All 31 individual env sequences derived from HIV-1 NL4-3{Delta}vif infected H9 cells harbored G-to-A mutations (Fig. 3A). Eighteen of 31 clones (58.1%) carried one to eight and 13 of 31 clones (31.9%) nine and more G-to-A mutations. A maximum of 18 G-to-A mutations was found in one clone, i.e., 19.8% of all guanine residues were mutated in this sequence. A similar pattern was observed in the 34 env sequences derived from H9 cells infected with HIV-1 NL4-3{Delta}vifM184V. Eight of 34 clones (23.5%) harbored nine and more G-to-A mutations, with a maximum of 19 G-to-A mutations in one clone; 24 of 34 clones (70.6%) carried one to eight G-to-A mutations, and no G-to-A changes were observed in two clones (Fig. 3A). Taken together, we observed no significant differences between those two viruses (Fig. 3C).

In contrast, the infection of H9 cells with HIV-1 NL4-3{Delta}vifM184I led to an increased frequency of G-to-A mutations. In one clone, no G-to-A mutations were observed, and 15 of 33 clones (45.5%) harbored one to eight G-to-A mutations. Seventeen of 33 env sequences (51.5%) carried nine and more G-to-A mutations (Fig. 3A). In four of those clones, 22, 23, 24, and 40 of 91 guanine residues (24.2 to 44.0%), respectively, were mutated to adenine.

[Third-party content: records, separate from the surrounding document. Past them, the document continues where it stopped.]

`config.mk`:
```
export PLATFORM = sky130hd
export DESIGN_NAME = constraint_sample_driver
export DESIGN_NICKNAME = d
export VERILOG_FILES = /design/src/rtl/constraint_sample_driver.sv
export SDC_FILE = /design/constraint.sdc
export NUM_CORES = 1
export LEC_CHECK = 0
export BUFFER_PORTS_ARGS = -buffer_cell sky130_fd_sc_hd__buf_2
export CAP_MARGIN = 25
export CORE_UTILIZATION = 45
export DETAILED_ROUTE_END_ITERATION = 16
export HOLD_SLACK_MARGIN = 0.03
export PLACE_DENSITY = 0.7
export SYNTH_ARGS = -nofsm -noshare
export SYNTH_HDL_FRONTEND = slang
export SYNTH_SLANG_ARGS = --single-unit
```
`constraint.sdc`:
```
create_clock -name clk -period 7.2 [get_ports clk]
set_input_delay 0.72 -clock clk [delete_from_list [all_inputs] [get_ports clk]]
set_output_delay 0.72 -clock clk [all_outputs]
set_load 0.01 [all_outputs]
```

These results differ significantly from the G-to-A mutation frequency observed in H9 cells infected with HIV-1 NL4-3{Delta}vifM184V (P = 0.04) (Fig. 3C). Although the infection of H9 cells with HIV-1 NL4-3{Delta}vifM184I led to more G-to-A mutations than infection with HIV-1 NL4-3{Delta}vif, those differences were not significant (P = 0.24) (Fig. 3C).

As already seen in the results for H9 cells infected with vif-positive HIV-1 NL4-3 variants, the most-frequently observed non-G-to-A mutations were A-to-G and T-to-C mutations (Fig. 3B). No differences in the non-G-to-A mutation frequencies or patterns in regard to the different HIV-1 NL4-3 variants were observed.

Inverse correlation between processivities of RTs and G-to-A mutation frequencies of viral DNA in PBMCs infected with HIV-1 NL4-3{Delta}vif variants. It has been shown that the replication capacities of HIV-1 variants differing in the 184th amino acid position of the RT are very similar in T-cell lines, suggesting that the differences in the processivities of those RT variants may not delay substantially the process of reverse transcription in HIV-1-infected T-cell lines (3). However, a correlation between the processivities of those RT variants and their replication abilities has been observed in PBMCs (3). This underlines the role of this effect in vivo, and thus, we expanded our experiments and investigated the impact of different RT variants on the G-to-A mutation frequencies in PBMCs (the physiological target cells of HIV-1) from four different HIV-1-negative donors. In addition, we included HIV-1 NL4-3{Delta}vifK65R+M184V, which exhibits a lower processivity than the M184V RT variant (13, 67), to broaden the spectrum of RT variants with reduced processivities.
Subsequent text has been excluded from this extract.